Reputation: 73
I'm trying to do a script to automate a simple task of removing characters from txt files and I want to save it with the same name but without the chars. I have multiple txt files: e.g 1.txt, 2.txt ... 200.txt, stored in a directory (Documents). I have a txt file with the characters I want to remove. At the beginning I though to compare my chars_to_remove.txt to all my different files (1.txt, 2.txt...) but I could find a way to do so. Instead, I created a string with all those chars I want to remove.

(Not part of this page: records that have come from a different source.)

[config.mk]
export PLATFORM = sky130hd
export DESIGN_NAME = lut_div_radix4_flat
export DESIGN_NICKNAME = d
export VERILOG_FILES = /design/src/rtl/lut_div_radix4_pkg.sv /design/src/rtl/lut_div_radix4_if.sv /design/src/rtl/lut_div_radix4_digit_sel.sv /design/src/rtl/lut_div_radix4.sv /design/src/flat_wrapper.sv
export SDC_FILE = /design/constraint.sdc
export NUM_CORES = 1
export LEC_CHECK = 0
export ABC_AREA = 1
export CORE_UTILIZATION = 50
export CTS_BUF_LIST = sky130_fd_sc_hd__clkbuf_2 sky130_fd_sc_hd__clkbuf_4 sky130_fd_sc_hd__clkbuf_8
export DETAILED_ROUTE_END_ITERATION = 7
export DONT_BUFFER_PORTS = 1
export HOLD_SLACK_MARGIN = 0.03
export PLACE_DENSITY = 0.68
export SKIP_LAST_GASP = 1
export SLEW_MARGIN = 25
export SYNTH_ARGS = -nofsm -noshare
export SYNTH_HDL_FRONTEND = slang
export SYNTH_SLANG_ARGS = --single-unit
[constraint.sdc]
create_clock -name Clock -period 5.17 [get_ports Clock]
set_clock_uncertainty 0.05 [all_clocks]
set_input_delay 0.7755 -clock Clock [delete_from_list [all_inputs] [get_ports Clock]]
set_output_delay 0.7755 -clock Clock [all_outputs]
set_load 0.01 [all_outputs]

Let's say I have the following string in 1.txt file:
Mean concentrations α, maximum value ratio β and reductions in NO2 due to the lockdown Δ, March 2020, 2019 and 2018 in Madrid and Barcelona (Spain).
I want to remove α
, β
, and Δ
chars from the string. This is my code as far.
import glob
import os
chars_to_remove = '‘’“”|n.d.…•∈αβδΔεθϑφΣμτσχ€$∞http:www.←→≥≤<>▷×°±*⁃'
file_location = os.path.join('Desktop', 'Documents', '*.txt')
file_names = glob.glob(file_location)
print(file_names)
for f in file_names:
outfile = open(f,'r',encoding='latin-1')
data = outfile.read()
if chars_to_remove in data:
data.replace(chars_to_remove, '')
outfile.close()
The variable data
stores in each iteration all the content from the txt files. I want to check if there are chars_to_remove
in the string and remove it with replace()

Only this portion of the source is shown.